> [What the exercise asks]: Once the line containing "die_w_um = 378.6" is found in the entries below, restate it and each following line word for word, stopping after the line containing "vias = 55580".
◆ ◆ ◆ ◆
This design comes from an exercise in tuning for small area and a short achievable clock period on the open sky130 flow, not from production work.
Function was checked by simulation only, so behaviour that the tests miss may differ from the original.
Power figures rest on the tool's default switching activity, not on a simulated workload.

## flow/design.v (module list and top-level ports; edited modules follow where they fit)
// module mac: 942 lines
// module pipeline: 185 lines
module pipeline (
    input  wire        clk,
    input  wire        reset,
    output wire [9:0]  imem_addr,
    input  wire [31:0] imem_rdata,
    output wire [9:0]  dmem_addr,
    output wire [31:0] dmem_wdata,
    output wire        dmem_we,
    output wire        dmem_re,
    input  wire [31:0] dmem_rdata,
    output wire        wb_en,
    output wire [4:0]  wb_reg,
    output wire [31:0] wb_data
);
  // ...
==> flow/flow/run.sh <==
#!/bin/bash
# Layout flow: the standard layout (standard.sh: ORFS synthesis, floorplan,
# placement, CTS, routing) with a larger setup margin for the timing repair, so
# that the repair works towards a clock period below the 10 ns constraint,
# and the smallest buffer for the ports' buffers (the repair resizes those on
# critical paths).
# Each step's full output goes to a log file of its own in this folder.
set -euo pipefail
MARGIN=$(cat flow/margin.txt)
bash standard.sh synth > log_synth.txt 2>&1
bash standard.sh SETUP_SLACK_MARGIN=$MARGIN floorplan > log_floorplan.txt 2>&1
bash standard.sh SETUP_SLACK_MARGIN=$MARGIN "BUFFER_PORTS_ARGS=-buffer_cell sky130_fd_sc_hd__buf_1" place > log_place.txt 2>&1
bash standard.sh SETUP_SLACK_MARGIN=$MARGIN cts > log_cts.txt 2>&1
bash standard.sh SETUP_SLACK_MARGIN=$MARGIN route > log_route.txt 2>&1
bash standard.sh SETUP_SLACK_MARGIN=$MARGIN finish > log_finish.txt 2>&1
test -f out/final.def
==> flow/flow/margin.txt <==
6.8
==> flow/standard.sh <==
#!/bin/bash
# synth_recipe.tcl (not shown) runs the flow's synth.tcl, then flattens the netlist and writes it again
# the make line also repeats each setting of config.mk as NAME=value (left out here)
make -C /OpenROAD-flow-scripts/flow DESIGN_CONFIG=/design/flow/config.mk WORK_HOME=/design/flow/orfs CLKGATE_MAP_FILE= SYNTH_SCRIPT=/design/flow/synth_recipe.tcl "${@:-finish}"
==> flow/config.mk <==
export PLATFORM = sky130hd
export DESIGN_NAME = pipeline
export DESIGN_NICKNAME = pipeline
export VERILOG_FILES = /design/flow/design.v
export SDC_FILE = /design/flow/constraint.sdc
export NUM_CORES = 4
export LEC_CHECK = 0
export CAP_MARGIN = 20
export CORE_MARGIN = 2
export CORE_UTILIZATION = 50
export PLACE_DENSITY = 0.6
export SLEW_MARGIN = 20
==> flow/constraint.sdc <==
create_clock -name core_clock -period 10.0 [get_ports {clk}]
set_input_delay 2.0000 -clock core_clock [delete_from_list [all_inputs] [get_ports {clk}]]
set_output_delay 2.0000 -clock core_clock [all_outputs]
set_load 0.01 [all_outputs]
==> results.ini, run 1 <==
[clock_network]
cts_resized = 445
cts-root-buf = clkbuf_16
numCtsBuffers = 160

[finish]
fin_util_pct = 58.66
nFillCells = 11010
postLayoutCellArea_um2 = 81740
num-multi-input-gates = 3189
multi_input_comb_area_um2 = 27680

[global_routing]
grt_pass1_vias = 52730
use_met3_pct = 19.20

[power]
peakVddDrop_mv = 0.1594

[worst_setup_path]
crit_end = ex_a[21]$_DFF_P_
rr_worst_depth = 7
reg2reg_from = ir_rs[1]$_DFF_P_
cp.arrival_ns = 4.02

[routing]
dr.first_iter.drc_count = 13340

[status]
status = complete, no violations

[die]
rows = 137

[yosys]
synthAdderAreaFrac_pct = 8.994
synth_most_common_cell = edfxtp_1
synth_top_family_by_area = compound AO/OA/AOI/OAI gates
synth_common_cells = edfxtp_1, a22oi_1, dfxtp_1, clkbuf_1, fa_1

[placement]
hpwl_um = 180400
post_dp_cell_area_um2 = 72920

[hold_path]
hold_start = ex_lw$_DFF_PP0_

==> run 2, diff against run 1 <==
--- a/flow/config.mk
+++ b/flow/config.mk
@@ -10,2 +10,4 @@
 export CORE_UTILIZATION = 50
+export CTS_CLUSTER_DIAMETER = 100
+export CTS_CLUSTER_SIZE = 20
 export PLACE_DENSITY = 0.6
==> run 2 against run 1 <==
Against the previous run:
- sequential share of layout area grew 1.7 points
- first-iteration DRC count is 1.3% lower
- critical path type unchanged
- final cell count is 1.9% lower
- count of clock-buffer cells in the layout fell by 72
- highest routed layer unchanged
- global-route usage is 0.81 points lower
- largest power group unchanged
- utilization down 1.9 points
- maximum frequency decreased by 0.50%
- wire length fell by 0.33%
- die area did not move
==> results.ini, run 2 <==
[status]
status = complete, no violations  ; unchanged

[clock_network]
cts_tree = built  ; unchanged
clk_path_buf_depth = 3  ; unchanged
numCtsBuffers = 86  ; was 160
clock_latency_ns = 0.77  ; was 0.84 ns
postCtsHoldBufs = 0  ; unchanged
cts-root-buf = clkbuf_16  ; unchanged
path_clk_slew_ns = 0.09  ; was 0.06 ns
cts_sinks = 1538  ; unchanged
htree_levels = 3  ; was 4

[yosys]
ys_seq_area_share_pct = 58.90  ; unchanged
synth_area_leaders = edfxtp_1, dfxtp_1, a22oi_1, fa_1, dfrtp_1  ; unchanged
synth_seq_cells = 1538  ; unchanged
synth_area_um2 = 70170  ; unchanged
synth_common_cells = edfxtp_1, a22oi_1, dfxtp_1, clkbuf_1, fa_1  ; unchanged
yosys_warnings = 2  ; unchanged
ys_async_sr_fraction_pct = 7.932  ; unchanged
avgSynthCellArea_um2 = 13.19  ; unchanged
post-synth-top-area-cell = edfxtp_1  ; unchanged
synth_top_area_share_pct = 42.45  ; unchanged
synth_cell_type_count = 70  ; unchanged
syn_inst = 5320  ; unchanged
synth_ff_type = edfxtp_1  ; unchanged
synth_fp_nets = 5739  ; unchanged
synth_edf_count = 992  ; unchanged
synth_most_common_cell = edfxtp_1  ; unchanged

[power]
internal_power_mw = 8.604  ; was 10.34 mW
p_total_mw = 11.26  ; was 13.56 mW
power_density_nw_per_um2 = 142.3  ; was 165.8 nW/µm²
leakagePower_nw = 31.39  ; was 32.68 nW
seqPwrFrac_pct = 61.2  ; was 50.9%
peakVddDrop_mv = 0.1597  ; was 0.1594 mV
power.switching_mw = 2.657  ; was 3.220 mW
sw_frac_of_total_pct = 23.60  ; was 23.75%
clock_power_share_pct = 33.3  ; was 44.6%
combPwrFrac_pct = 5.5  ; was 4.5%

[timing]
min_period_ns = 3.405  ; was 3.388 ns
max_freq_mhz = 293.7  ; was 295.2 MHz
worst_pin_slew_ns = 1.242  ; was 1.258 ns
clock_skew_ns = 0.03830  ; was 0.06791 ns
finalSetupViolations = 0  ; unchanged
rsz0062_at_grt = yes  ; unchanged
relSlewSlack_pct = 17.20  ; was 16.16%
slew_viol_final = 0  ; unchanged
tns_ns = 0  ; unchanged
period_share_pct = 34.05  ; was 33.88%
hold_viol = 0  ; unchanged

[die]
io_pins = 158  ; unchanged
die_y_um = 378.6  ; unchanged
initial_core_util_pct = 50.35  ; unchanged
dieArea_um2 = 143400  ; unchanged
die_w_um = 378.6  ; unchanged
rows = 137  ; unchanged
coreArea_um2 = 139400  ; unchanged

[finish]
nFillCells = 11310  ; was 11010
fin_util_pct = 56.78  ; was 58.66%
final_common_cell = edfxtp_1  ; unchanged
largest_register = rf  ; unchanged
drive_gt1_share_pct = 16.44  ; was 18.41%
largest_reg_flops = 992  ; unchanged
area_growth_pct = 12.76  ; was 16.49%
layout_common_cells = edfxtp_1, a22oi_1, dfxtp_1  ; unchanged
nets = 5830  ; was 5888
reg.largest.list = rf x992, mac.q1 x128  ; unchanged

[worst_setup_path]
cp.required_ns = 10.57  ; was 10.63 ns
cp.arrival_ns = 3.98  ; was 4.02 ns
end_kind = flop  ; unchanged
critPathKind = reg -> reg  ; unchanged
crit_fanout = 22  ; was 26
cp-start-kind = flop  ; unchanged

[routing]
wl_per_cell_um = 43.36  ; was 42.66 µm
vias = 55580  ; was 56340
drt-total-wl_um = 319100  ; was 320200 µm
first_pass_iters = 15  ; was 13
dr.first_iter.drc_count = 13170  ; was 13340
vias_per_cell = 7.552  ; was 7.509
ant_nets = 0  ; unchanged
drc = 0  ; unchanged

[flow_run]
cap_violations = 0  ; unchanged

[global_routing]
grt_overflow = 0  ; unchanged
grt_max_degree = 61  ; unchanged
grt.total_usage_pct = 42.79  ; was 43.60%
grt_pass1_wl_um = 420200  ; was 427600 µm
grt_pass1_vias = 51840  ; was 52730
antenna_found_initial = 28  ; unchanged

[hold_path]
hp-class = reg -> reg  ; unchanged

[placement]
io_buffers = 157  ; unchanged
routabilityCongestion = 1.006  ; unchanged
hpwl_um = 180400  ; unchanged

## run 2: worst paths after layout
| check | start | endpoint | slack, ns | cells past startpoint |
|---|---|---|---|---|
| setup / recovery | ir_rs[0]$_DFF_P_ | ex_a[21]$_DFF_P_ | 6.60 | 7 |
| hold / removal | ex_dest[0]$_DFF_PP0_ | mem_dest[0]$_DFF_PP0_ | 0.35 | 0 |
| setup reg to reg | ir_rs[0]$_DFF_P_ | ex_a[21]$_DFF_P_ | 6.60 | 7 |
| hold reg to reg | ex_dest[0]$_DFF_PP0_ | mem_dest[0]$_DFF_PP0_ | 0.35 | 0 |
| max in group asynchronous | reset | wb_data_q[13]$_DFF_PP0_ | 7.06 | 4 |
| min in group asynchronous | reset | pc[2]$_DFF_PP0_ | 1.29 | 2 |
## run 2: final cells by class
type | count | area, µm² | share of cell area (%)
Clock buffer | 136 | 2404 | 3.037
Clock inverter | 3 | 41.29 | 0.05218
Sequential cell | 1538 | 41550 | 52.51
Antenna cell | 22 | 55.05 | 0.06957
Timing Repair Buffer | 448 | 4506 | 5.694
Multi-Input combinational cell | 3187 | 27660 | 34.95
Tap cell | 1876 | 2347 | 2.966
Inverter | 150 | 566.8 | 0.7163
## run 2: critical path, cell delays in order, from the launching register on
cell and delay [ns]:
dfxtp_1 0.48, nor2b_2 0.47, and3_2 0.71, buf_4 0.67, a221oi_1 0.19, nand4_1 0.18, nor3_1 0.07, nand2_1 0.42
## run 2: stage by stage
| step | instance area [µm²] | hold slack (ns) | instances | worst slack [ns] |
|---|---|---|---|---|
| floorplan | 70230 | 0.3096 | 5320 | 6.503 |
| global placement | 72860 | 0.3323 | 7071 | 5.912 |
| detailed placement | 72920 | 0.3364 | 7074 | 5.849 |
| CTS | 76920 | 0.3532 | 7250 | 6.678 |
| global route | 79090 | 0.3548 | 7344 | 6.660 |
| finish | 79130 | 0.3522 | 7360 | 6.595 |
## run 2: repair_timing
item                       4_1_cts  5_1_grt
gates resized for setup        401      279
pin swaps                       14       69
cloned                           5       20
setup endpoints to repair      292      191
setup buffers                   32       68
## run 2: logic make-up after synthesis
kind of cell,share of synthesized area (%)
AND/OR/NAND/NOR,7.639
buffers and inverters,3.502
adder cells (fa/ha/maj),8.994
AO/OA/AOI/OAI,15.73
multiplexers,0.1854
XOR/XNOR,5.055
flip-flops,58.90
## run 2: routing by layer
metal / vias to the layer above / wire length (µm) / GRT usage, %
met2: 6108 / 127700 / 60.40
met3: 2018 / 54380 / 19.40
met4: 14 / 31740 / 28.03
met1: 26890 / 105100 / 52.76
li1: 20550 / - / -
met5: - / 144 / 0
## run 2: power groups by stage
stage          Combinational (mW)  Clock (mW)  Sequential, mW
2_1_floorplan               0.231           0            6.99
4_1_cts                     0.532        3.75            6.88
5_1_grt                     0.601        3.99            6.89
6_report                    0.618        3.76            6.89
3_3_place_gp                0.502           0            7.03
3_5_place_dp                0.512           0            7.03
◆ ◆ ◆ ◆
> [Reply to the exercise]:
die_w_um = 378.6  ; unchanged
rows = 137  ; unchanged
coreArea_um2 = 139400  ; unchanged

[finish]
nFillCells = 11310  ; was 11010
fin_util_pct = 56.78  ; was 58.66%
final_common_cell = edfxtp_1  ; unchanged
largest_register = rf  ; unchanged
drive_gt1_share_pct = 16.44  ; was 18.41%
largest_reg_flops = 992  ; unchanged
area_growth_pct = 12.76  ; was 16.49%
layout_common_cells = edfxtp_1, a22oi_1, dfxtp_1  ; unchanged
nets = 5830  ; was 5888
reg.largest.list = rf x992, mac.q1 x128  ; unchanged

[worst_setup_path]
cp.required_ns = 10.57  ; was 10.63 ns
cp.arrival_ns = 3.98  ; was 4.02 ns
end_kind = flop  ; unchanged
critPathKind = reg -> reg  ; unchanged
crit_fanout = 22  ; was 26
cp-start-kind = flop  ; unchanged

[routing]
wl_per_cell_um = 43.36  ; was 42.66 µm
vias = 55580  ; was 56340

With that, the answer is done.